Overall, it feels like a very human approach to software development. I’ve always enjoyed speculating about the situations which may have led to rules being formed*.
It also feels like it was written by a group of people who were actually interested in solving problems, perhaps by cutting through Gordian Knots of rigid process and planning.
Their conclusion was that problems will occur, things will change, and you want your process to accommodate that as much as possible, to enable and encourage people to talk about these earlier and more effectively. More of a ‘getting to yes’, rather than rear-covering or posturing.
Now, they further broke down the above four statements into 12 principles:
1) “Our highest priority is to satisfy the customer
through early and continuous delivery
of valuable software.”
This one seems pretty self-evident, but there are a surprising number of people who have job descriptions at odds or orthogonal to this, especially as organizations get larger.
2) “Welcome changing requirements, even late in
development. Agile processes harness change for
the customer’s competitive advantage.”
This might be the toughest (it was for me, and I consider myself good at this), as humans are naturally lazy and resistant to change.

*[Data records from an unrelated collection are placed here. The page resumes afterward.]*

This design comes from an exercise in tuning for small area, a short achievable clock period and few clock cycles on the open sky130 flow, not from production work. RTL that was checked went through simulation tests only; none was proved equivalent to the original. Power figures rest on the tool's default switching activity, not on a simulated workload.

==> 07-05 <==
==> flow/design.v (excerpt) <==
module hid_rx (
    input  wire        clk,
    input  wire        rst,
    input  wire        in_valid,
    output wire        in_ready,
    input  wire [1:0]  in_class,      
    input  wire [7:0]  in_len,
    input  wire [63:0] in_data,       
    input  wire        hs_we,
    input  wire [2:0]  hs_id,
    input  wire        hs_en,
    output reg         res_valid,
    output reg  [7:0]  res_code,
    output reg  [47:0] res_data,
    output reg         ev_valid,
    input  wire        ev_ready,
    output reg  [2:0]  ev_id,
    output reg         ev_t,
    output reg         ev_deliver,
    output reg  [7:0]  kbd_lastkey,
    output reg         kbd_pressed,
    output reg  [15:0] ptr_x,
    output reg  [15:0] ptr_y,
    output reg         ptr_primary,
    output reg  [9:0]  btn_prev,
    output reg  [2:0]  drop_flags     
);
Settings: LEC_CHECK=0, CAP_MARGIN=20, CORE_MARGIN=2, CORE_UTILIZATION=55, PLACE_DENSITY=0.7, SETUP_SLACK_MARGIN=2.2, SLEW_MARGIN=20, TNS_END_PERCENT=20; clock period 4.5 ns.
standard.sh (not shown) runs the stock make flow with config.mk's settings and CLKGATE_MAP_FILE= SYNTH_SCRIPT=/design/flow/synth_recipe.tcl, a recipe that flattens the netlist after the stock synthesis.
==> flow/flow/run.sh <==
#!/bin/bash
# The standard layout, with plain buf_1 cells as the port buffers
# (the resizer sizes them up where timing needs it).
set -euo pipefail
export BUFFER_PORTS_ARGS="-buffer_cell sky130_fd_sc_hd__buf_1"
bash standard.sh > standard_flow.log 2>&1
==> inputs of 12-27, as changes to 07-05 <==
--- a/flow/design.v
+++ b/flow/design.v
@@ -295,101 +295,102 @@
     reg  [1:0]  r_cls;
     reg         r_short;
     reg         r_b0;        
     reg  [7:0]  r_b1;
     reg  [7:0]  r_b2;
     reg  [3:0]  r_b3;        
     reg  [47:0] r_kv;        
     reg  [5:0]  r_sel;
-    reg  [2:0]  r_unrec;     
+    reg         r_any;
+    reg         r_unrec;
     reg         r_c0z;
+    reg         r_hwe;
+    reg  [2:0]  r_hid;
+    reg         r_hen;
     always @(posedge clk) begin
         r_cls   <= in_class;
         r_short <= in_short;
         r_b0    <= b0[0];
         r_b1    <= in_data[15:8];
         r_b2    <= in_data[23:16];
         r_b3    <= in_data[31:28];
         r_kv    <= {kval[5], kval[4], kval[3], kval[2], kval[1], kval[0]};
         r_sel   <= ksel;
-        r_unrec <= {|(knz[5:4] & ~krec[5:4]), |(knz[3:2] & ~krec[3:2]), |(knz[1:0] & ~krec[1:0])};
+        r_any   <= |krec;
+        r_unrec <= |(knz & ~krec);
         r_c0z   <= ~knz[0];
+        r_hid   <= hs_id;
+        r_hen   <= hs_en;
         if (rst) begin
-            r_v    <= 1'b0;
+            r_v   <= 1'b0;
+            r_hwe <= 1'b0;
         end else begin
-            r_v    <= accept;
+            r_v   <= accept;
+            r_hwe <= hs_we;
         end
     end
     wire is_kbd = r_v && (r_cls == CLS_KBD) && !r_short;
     wire is_ptr = r_v && (r_cls == CLS_PTR) && !r_short;
     wire is_gen = r_v && (r_cls == CLS_GEN) && !r_short;
     wire [9:0] gbits   = {r_b3[3], r_b3[0], r_b3[1], r_b3[2], r_b2[5:0]};
-    wire       r_any   = |r_sel;
-    wire       unrec   = |r_unrec;
-    wire [7:0] in_bits = {in_data[28], in_data[29], in_data[30], in_data[21:16]};
-    wire [7:0] in_prev = is_gen ? gbits[7:0] : btn_prev[7:0];
-    wire [7:0] in_chg  = in_bits ^ in_prev;
-    wire       in_push = accept && (in_class == CLS_GEN) && (in_len[7:2] != 6'd0) &&
-                         (in_chg != 8'd0);
+    wire [7:0] changed = gbits[7:0] ^ btn_prev[7:0];
+    wire       push    = is_gen && (changed != 8'd0);
     reg [7:0] klast;
     integer j;
     always @(*) begin
         klast = 8'd0;
         for (j = 0; j < 6; j = j + 1)
             klast = klast | (r_kv[8*j +: 8] & {8{r_sel[j]}});
     end
     wire [8:0] px_lo, py_lo;
     hid_add8 u_ax (.a(ptr_x[7:0]), .b(r_b1), .s(px_lo));
     hid_add8 u_ay (.a(ptr_y[7:0]), .b(r_b2), .s(py_lo));
     wire [7:0] px_inc, px_dec, py_inc, py_dec;
     hid_step8 u_sx (.a(ptr_x[15:8]), .inc(px_inc), .dec(px_dec));
     hid_step8 u_sy (.a(ptr_y[15:8]), .inc(py_inc), .dec(py_dec));
-    wire [7:0] px_hi1 = r_b1[7] ? ptr_x[15:8] : px_inc;
-    wire [7:0] px_hi0 = r_b1[7] ? px_dec : ptr_x[15:8];
-    wire [7:0] py_hi1 = r_b2[7] ? ptr_y[15:8] : py_inc;
-    wire [7:0] py_hi0 = r_b2[7] ? py_dec : ptr_y[15:8];
-    wire [7:0] px_hi = px_lo[8] ? px_hi1 : px_hi0;
-    wire [7:0] py_hi = py_lo[8] ? py_hi1 : py_hi0;
+    wire [7:0] px_hi = px_lo[8] ? (r_b1[7] ? ptr_x[15:8] : px_inc) : (r_b1[7] ? px_dec : ptr_x[15:8]);
+    wire [7:0] py_hi = py_lo[8] ? (r_b2[7] ? ptr_y[15:8] : py_inc) : (r_b2[7] ? py_dec : ptr_y[15:8]);
     always @(posedge clk) begin
-        res_code <= (r_cls == CLS_NONE)  ? D_STATE :
+        res_code <= !r_v                 ? R_OK :
+                    (r_cls == CLS_NONE)  ? D_STATE :
                     r_short              ? D_SHORT :
-                    (is_kbd && unrec)  ? D_KEY : R_OK;
-        res_data <= r_short                ? 48'd0 :
-                    (r_cls == CLS_KBD)     ? r_kv :
-                    (r_cls == CLS_PTR)     ? {15'd0, r_b0, {8{r_b2[7]}}, r_b2, {8{r_b1[7]}}, r_b1} :
-                    (r_cls == CLS_GEN)     ? {38'd0, gbits} : 48'd0;
+                    (is_kbd && r_unrec)  ? D_KEY : R_OK;
+        res_data <= is_kbd ? r_kv :
+                    is_ptr ? {15'd0, r_b0, {8{r_b2[7]}}, r_b2, {8{r_b1[7]}}, r_b1} :
+                    is_gen ? {38'd0, gbits} : 48'd0;
     end
     reg [7:0] handlers;
     always @(posedge clk) begin
         if (rst) begin
             handlers    <= 8'd0;
             res_valid   <= 1'b0;
             kbd_lastkey <= 8'd0;
             kbd_pressed <= 1'b0;
             ptr_x       <= 16'd0;
             ptr_y       <= 16'd0;
             ptr_primary <= 1'b0;
             btn_prev    <= 10'd0;
             drop_flags  <= 3'd0;
         end else begin
-            if (hs_we)
-                handlers[hs_id] <= hs_en;
+            if (r_hwe)
+                handlers[r_hid] <= r_hen;
             res_valid <= r_v;
             if (r_v && r_cls == CLS_NONE)
                 drop_flags[1] <= 1'b1;
             if (r_v && r_cls != CLS_NONE && r_short)
                 drop_flags[0] <= 1'b1;
             if (is_kbd) begin
-                kbd_lastkey <= klast | (kbd_lastkey & {8{~r_any}});
+                if (r_any)
+                    kbd_lastkey <= klast;
                 if (r_c0z)
                     kbd_pressed <= 1'b0;
                 else if (r_any)
                     kbd_pressed <= 1'b1;
-                if (unrec)
+                if (r_unrec)
                     drop_flags[2] <= 1'b1;
             end
             if (is_ptr) begin
                 ptr_x       <= {px_hi, px_lo[7:0]};
                 ptr_y       <= {py_hi, py_lo[7:0]};
                 ptr_primary <= r_b0;
             end
             if (is_gen)
@@ -416,17 +417,21 @@
     wire w_take = !w_v || (load && w_last);      
     wire h_v    = |(q_hd & q_v);
     wire pop    = w_take && h_v;
     wire [7:0] h_mask = ({8{q_hd[0]}} & q_mask[0]) | ({8{q_hd[1]}} & q_mask[1]) |
                         ({8{q_hd[2]}} & q_mask[2]);
     wire [7:0] h_dlv  = ({8{q_hd[0]}} & q_dlv[0]) | ({8{q_hd[1]}} & q_dlv[1]) |
                         ({8{q_hd[2]}} & q_dlv[2]);
     wire       h_one  = |(q_hd & q_one);
-    wire [2:0] q_v_n = (q_v & ~({3{pop}} & q_hd)) | ({3{in_push}} & q_tl);
+    wire [2:0] q_v_n = (q_v & ~({3{pop}} & q_hd)) | ({3{push}} & q_tl);
+    wire [7:0] in_bits = {in_data[28], in_data[29], in_data[30], in_data[21:16]};
+    wire [7:0] in_prev = is_gen ? gbits[7:0] : btn_prev[7:0];
+    wire       in_push = accept && (in_class == CLS_GEN) && (in_len[7:2] != 6'd0) &&
+                         (in_bits != in_prev);
     function one8;
         input [7:0] m;
         integer b;
         reg seen, two;
         begin
             seen = 1'b0; two = 1'b0;
             for (b = 0; b < 8; b = b + 1) begin
                 two  = two | (seen & m[b]);
@@ -445,19 +450,20 @@
             rdy        <= 1'b0;
             ev_btn     <= 8'd0;
             ev_valid   <= 1'b0;
             ev_id      <= 3'd0;
             ev_t       <= 1'b0;
             ev_deliver <= 1'b0;
         end else begin
             q_v <= q_v_n;
-            if (in_push) q_tl <= {q_tl[1:0], q_tl[2]};
+            if (push) q_tl <= {q_tl[1:0], q_tl[2]};
             if (pop)  q_hd <= {q_hd[1:0], q_hd[2]};
-            rdy <= !(&q_v_n);
+            rdy <= !(&q_v_n) &&
+                   !(in_push && ((q_v_n[0] & q_v_n[1]) | (q_v_n[0] & q_v_n[2]) | (q_v_n[1] & q_v_n[2])));
             if (w_take)
                 w_v <= h_v;
             if (load) begin
                 ev_valid <= w_v;
                 if (w_v) begin
                     ev_id      <= w_id;
                     ev_t       <= ~|(w_low & ev_btn);
                     ev_deliver <= |(w_low & w_dlv);
@@ -473,19 +479,19 @@
             w_dlv  <= h_dlv;
             w_last <= h_one;
         end else if (load) begin
             w_mask <= w_rest;
             w_last <= w_two;
         end
         for (e = 0; e < 3; e = e + 1) begin
             if (q_tl[e] && !q_v[e]) begin
-                q_mask[e] <= in_chg;
+                q_mask[e] <= changed;
                 q_dlv[e]  <= handlers;
-                q_one[e]  <= one8(in_chg);
+                q_one[e]  <= one8(changed);
             end
         end
     end
 endmodule
 module hid_add8 (
     input  wire [7:0] a,
     input  wire [7:0] b,
     output wire [8:0] s
Settings changed: CORE_UTILIZATION 55 to 60, PLACE_DENSITY 0.7 to not set, SETUP_SLACK_MARGIN 2.2 to 2.0.
==> inputs of 10-02, as changes to 07-05 <==
--- a/flow/design.v
+++ b/flow/design.v
@@ -393,17 +393,16 @@
                 ptr_primary <= r_b0;
             end
             if (is_gen)
                 btn_prev <= gbits;
         end
     end
     reg  [7:0] q_mask [0:2];
     reg  [7:0] q_dlv  [0:2];
-    reg  [2:0] q_one;         
     reg  [2:0] q_v;
     reg  [2:0] q_hd;          
     reg  [2:0] q_tl;
     reg  [7:0] w_mask, w_dlv;
     reg        w_v;
     reg        w_last;
     reg  [7:0] ev_btn;
     wire [7:0] w_low  = w_mask & ~{w_mask[6:0] | {w_mask[5:0], 1'b0} | {w_mask[4:0], 2'b0} |
@@ -415,17 +414,16 @@
     wire load   = !ev_valid || ev_ready;
     wire w_take = !w_v || (load && w_last);      
     wire h_v    = |(q_hd & q_v);
     wire pop    = w_take && h_v;
     wire [7:0] h_mask = ({8{q_hd[0]}} & q_mask[0]) | ({8{q_hd[1]}} & q_mask[1]) |
                         ({8{q_hd[2]}} & q_mask[2]);
     wire [7:0] h_dlv  = ({8{q_hd[0]}} & q_dlv[0]) | ({8{q_hd[1]}} & q_dlv[1]) |
                         ({8{q_hd[2]}} & q_dlv[2]);
-    wire       h_one  = |(q_hd & q_one);
     wire [2:0] q_v_n = (q_v & ~({3{pop}} & q_hd)) | ({3{in_push}} & q_tl);
     function one8;
         input [7:0] m;
         integer b;
         reg seen, two;
         begin
             seen = 1'b0; two = 1'b0;
             for (b = 0; b < 8; b = b + 1) begin
@@ -466,26 +464,25 @@
             end
         end
     end
     integer e;
     always @(posedge clk) begin
         if (w_take) begin
             w_mask <= h_mask;
             w_dlv  <= h_dlv;
-            w_last <= h_one;
+            w_last <= one8(h_mask);
         end else if (load) begin
             w_mask <= w_rest;
             w_last <= w_two;
         end
         for (e = 0; e < 3; e = e + 1) begin
             if (q_tl[e] && !q_v[e]) begin
                 q_mask[e] <= in_chg;
                 q_dlv[e]  <= handlers;
-                q_one[e]  <= one8(in_chg);
             end
         end
     end
 endmodule
 module hid_add8 (
     input  wire [7:0] a,
     input  wire [7:0] b,
     output wire [8:0] s
Settings changed: ABC_AREA set to 1, PLACE_DENSITY 0.7 to not set.
==> impl_results.md <==
* R2R Path Start: ptr_x[0]
* Die ar. at just under 30000 µm²
* FFs & Latches at 279
* Via count at approximately 16000
* Status: timing/DRC/antenna clean
* Post-synth top cells: nand2_1, nor2_1, inv_1, dfxtp_1, o21ai_0
* Final wirelength at 46700 µm
* Core box area at 27800 µm²
* WL/cell at between 15 and 20 µm
* Fin util at a little under two thirds
(the above is from 10-02)
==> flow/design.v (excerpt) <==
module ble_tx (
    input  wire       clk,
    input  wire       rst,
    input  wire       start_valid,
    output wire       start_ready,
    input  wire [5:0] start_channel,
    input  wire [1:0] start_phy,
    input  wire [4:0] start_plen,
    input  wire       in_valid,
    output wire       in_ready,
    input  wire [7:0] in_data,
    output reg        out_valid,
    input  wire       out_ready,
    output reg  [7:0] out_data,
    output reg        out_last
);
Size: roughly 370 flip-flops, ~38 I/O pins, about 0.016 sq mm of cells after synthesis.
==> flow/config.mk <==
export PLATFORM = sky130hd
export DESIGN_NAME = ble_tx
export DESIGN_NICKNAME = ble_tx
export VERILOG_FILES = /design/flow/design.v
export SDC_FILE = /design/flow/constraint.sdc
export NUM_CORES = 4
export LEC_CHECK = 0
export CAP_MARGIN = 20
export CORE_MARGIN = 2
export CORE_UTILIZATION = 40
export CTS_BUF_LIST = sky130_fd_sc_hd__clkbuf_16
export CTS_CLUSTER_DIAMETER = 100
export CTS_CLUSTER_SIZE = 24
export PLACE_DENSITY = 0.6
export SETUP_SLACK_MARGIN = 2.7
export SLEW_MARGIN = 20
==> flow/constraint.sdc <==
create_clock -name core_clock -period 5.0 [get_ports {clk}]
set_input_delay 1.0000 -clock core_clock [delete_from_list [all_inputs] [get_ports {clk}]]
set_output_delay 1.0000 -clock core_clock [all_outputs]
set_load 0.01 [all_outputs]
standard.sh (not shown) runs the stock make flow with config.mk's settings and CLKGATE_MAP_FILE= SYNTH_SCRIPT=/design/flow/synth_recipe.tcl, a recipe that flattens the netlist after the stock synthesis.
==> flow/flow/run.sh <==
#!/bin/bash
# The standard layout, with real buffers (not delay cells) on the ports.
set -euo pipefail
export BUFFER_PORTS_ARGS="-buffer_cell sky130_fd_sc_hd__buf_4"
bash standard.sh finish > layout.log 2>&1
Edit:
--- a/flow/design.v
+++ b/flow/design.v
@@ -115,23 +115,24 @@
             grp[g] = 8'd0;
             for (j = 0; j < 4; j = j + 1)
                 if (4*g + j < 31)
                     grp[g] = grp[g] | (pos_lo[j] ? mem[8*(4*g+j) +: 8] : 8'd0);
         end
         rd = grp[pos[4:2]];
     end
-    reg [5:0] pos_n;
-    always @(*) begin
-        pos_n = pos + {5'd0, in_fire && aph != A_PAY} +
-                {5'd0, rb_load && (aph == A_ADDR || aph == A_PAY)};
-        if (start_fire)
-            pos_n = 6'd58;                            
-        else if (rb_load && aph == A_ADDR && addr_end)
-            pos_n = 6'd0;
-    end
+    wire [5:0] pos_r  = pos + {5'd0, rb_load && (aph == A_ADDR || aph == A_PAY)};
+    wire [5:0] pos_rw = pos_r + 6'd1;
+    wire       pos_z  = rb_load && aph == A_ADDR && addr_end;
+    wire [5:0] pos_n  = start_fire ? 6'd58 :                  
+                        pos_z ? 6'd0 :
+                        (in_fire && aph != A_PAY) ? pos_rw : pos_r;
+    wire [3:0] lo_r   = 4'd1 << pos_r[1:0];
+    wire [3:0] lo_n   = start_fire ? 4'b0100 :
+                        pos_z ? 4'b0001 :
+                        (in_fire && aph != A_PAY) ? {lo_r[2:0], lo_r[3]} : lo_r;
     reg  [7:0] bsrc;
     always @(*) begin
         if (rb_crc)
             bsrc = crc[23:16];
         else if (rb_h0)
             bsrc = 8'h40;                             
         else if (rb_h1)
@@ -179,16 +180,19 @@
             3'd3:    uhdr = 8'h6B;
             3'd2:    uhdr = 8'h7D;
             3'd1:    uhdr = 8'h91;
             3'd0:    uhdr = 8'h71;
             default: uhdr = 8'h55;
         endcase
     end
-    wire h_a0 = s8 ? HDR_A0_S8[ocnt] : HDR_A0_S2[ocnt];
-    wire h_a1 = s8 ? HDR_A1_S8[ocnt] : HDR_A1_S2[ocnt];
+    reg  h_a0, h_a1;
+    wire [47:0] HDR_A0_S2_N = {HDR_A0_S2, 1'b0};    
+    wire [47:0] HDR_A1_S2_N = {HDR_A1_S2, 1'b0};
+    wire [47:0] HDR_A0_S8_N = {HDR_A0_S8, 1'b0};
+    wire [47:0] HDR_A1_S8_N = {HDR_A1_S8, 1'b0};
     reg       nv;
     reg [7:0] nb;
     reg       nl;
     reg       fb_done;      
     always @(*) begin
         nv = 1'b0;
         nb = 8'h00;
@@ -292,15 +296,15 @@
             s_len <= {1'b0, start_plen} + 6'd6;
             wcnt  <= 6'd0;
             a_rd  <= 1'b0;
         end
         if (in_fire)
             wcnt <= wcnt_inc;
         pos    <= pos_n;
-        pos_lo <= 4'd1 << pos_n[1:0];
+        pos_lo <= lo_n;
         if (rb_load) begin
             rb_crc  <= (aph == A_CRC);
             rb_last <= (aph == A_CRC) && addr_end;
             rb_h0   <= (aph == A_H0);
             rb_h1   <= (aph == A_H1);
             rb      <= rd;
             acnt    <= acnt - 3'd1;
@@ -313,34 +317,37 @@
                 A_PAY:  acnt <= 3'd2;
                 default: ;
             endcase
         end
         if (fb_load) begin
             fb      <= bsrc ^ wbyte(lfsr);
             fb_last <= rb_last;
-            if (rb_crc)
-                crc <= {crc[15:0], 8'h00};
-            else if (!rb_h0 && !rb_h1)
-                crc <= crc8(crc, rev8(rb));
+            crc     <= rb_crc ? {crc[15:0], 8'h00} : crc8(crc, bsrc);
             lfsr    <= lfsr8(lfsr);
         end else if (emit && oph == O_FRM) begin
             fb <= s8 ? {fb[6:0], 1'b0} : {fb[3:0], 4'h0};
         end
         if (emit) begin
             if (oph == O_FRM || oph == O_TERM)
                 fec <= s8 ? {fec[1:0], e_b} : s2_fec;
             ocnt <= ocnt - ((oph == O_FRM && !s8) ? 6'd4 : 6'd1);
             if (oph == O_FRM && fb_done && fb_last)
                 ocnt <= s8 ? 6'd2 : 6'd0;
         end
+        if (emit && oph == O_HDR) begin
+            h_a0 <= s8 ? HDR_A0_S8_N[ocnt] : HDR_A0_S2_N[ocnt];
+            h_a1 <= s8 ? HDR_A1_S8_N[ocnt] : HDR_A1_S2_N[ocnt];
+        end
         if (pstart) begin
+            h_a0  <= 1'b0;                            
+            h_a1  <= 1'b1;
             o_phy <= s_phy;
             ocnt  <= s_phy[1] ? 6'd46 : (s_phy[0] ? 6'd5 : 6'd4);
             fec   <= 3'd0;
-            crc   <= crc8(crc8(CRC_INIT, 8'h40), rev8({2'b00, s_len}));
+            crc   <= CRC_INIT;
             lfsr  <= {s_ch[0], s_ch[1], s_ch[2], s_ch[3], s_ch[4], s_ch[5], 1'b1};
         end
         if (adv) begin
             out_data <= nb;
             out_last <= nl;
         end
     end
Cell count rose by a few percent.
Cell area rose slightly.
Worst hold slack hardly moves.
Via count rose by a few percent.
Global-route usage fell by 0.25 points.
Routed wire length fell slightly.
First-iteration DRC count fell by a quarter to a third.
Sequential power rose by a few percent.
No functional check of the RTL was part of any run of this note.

I wonder if this can only be overcome through experience, by knowing how much more pain will happen if a particular shortcut is taken or some important stakeholder is ignored. (Even knowing that someone should be listened to instead of letting your lazy brain edit them out can be difficult.) Either way, a good argument for having at least one person (that you listen to!) with experience on the team.
But if you’re having requirements changing too often, your stories are likely not ready before you start, or they are too large, leading you to:
3) “Deliver working software frequently, from a
couple of weeks to a couple of months, with a
preference to the shorter timescale.”
‘Fail early, fail often’ goes the quote. Coupled with 2), it becomes much more difficult to be working on the wrong thing when you’re allowing for updated requirements every time you start a new short story**.
4) “Business people and developers must work
together daily throughout the project.”
I feel like the people who put this list together had experienced a lot of communication problems where they worked. This one is really helpful. There are few things more annoying than being ready to work on something but not being able to reach the person who needs to make the decision.
5) “Build projects around motivated individuals.
Give them the environment and support they need,
and trust them to get the job done.”
From the people I’ve talked to, this is every programmer’s dream. All the best working environments I’ve been in have been like this.
6) “The most efficient and effective method of
conveying information to and within a development
team is face-to-face conversation.”
Yes. And it drops off considerably, even to ‘face-to-face’ Skype/
7) “Working software is the primary measure of progress.”
Many people have different measures of progress, leading to organizational misalignment.
8) “Agile processes promote sustainable development.
The sponsors, developers, and users should be able
to maintain a constant pace indefinitely.”
As much fun as ‘feast and famine’ is, you’re probably not doing your best work souped up on adrenaline and coffee. (Or maybe you are. If so, you should take some time off between binges.)
9) “Continuous attention to technical excellence
and good design enhances agility.”
‘We put brakes on the car so that it can go faster.’ ‘Legacy code is defined as any code with inadequate test coverage.’ All the time you spend hesitating*** because you’re worried about breaking old crappy code is time you’re not building features or refactoring old crappy code.
10) “Simplicity–the art of maximizing the amount
of work not done–is essential.”
Think Apple. Think Oblivion when they decided to voice all of the dialog, and all the streamlining that inspired/required. Think about that super-expert programmer you know who can tell you why every single line of code they wrote is there, and also why everything not there is not there.
11) “The best architectures, requirements, and designs
emerge from self-organizing teams.”
Ask the people who know the most about something to make the decisions****.
12) “At regular intervals, the team reflects on how
to become more effective, then tunes and adjusts
its behavior accordingly. ”
Continuous improvement. Read ‘The Goal*****’. Really. It will improve your life. Also retrospectives.
*Similar to reading Wikipedia and trying to figure out the actual events behind the dry descriptions…
**I still remember the day when I felt I had ‘graduated to short stories’, as they tend to pack more large ideas per page. Longer novels tend to be more meditative/escapatory?
***And working around crappy code…
****I’m currently most comfortable with some mix of Scrum and Kanban. They have a specific separation of powers between the team (handles estimation) and the product owner (handles prioritization). To me, this seems totally reasonable, but re-reading the manifesto above, there are many levels of Agile actualization above that. (Think Valve.) (Also, the product owner is part of the team, just with a specific role to play in addition to the general team tasks.)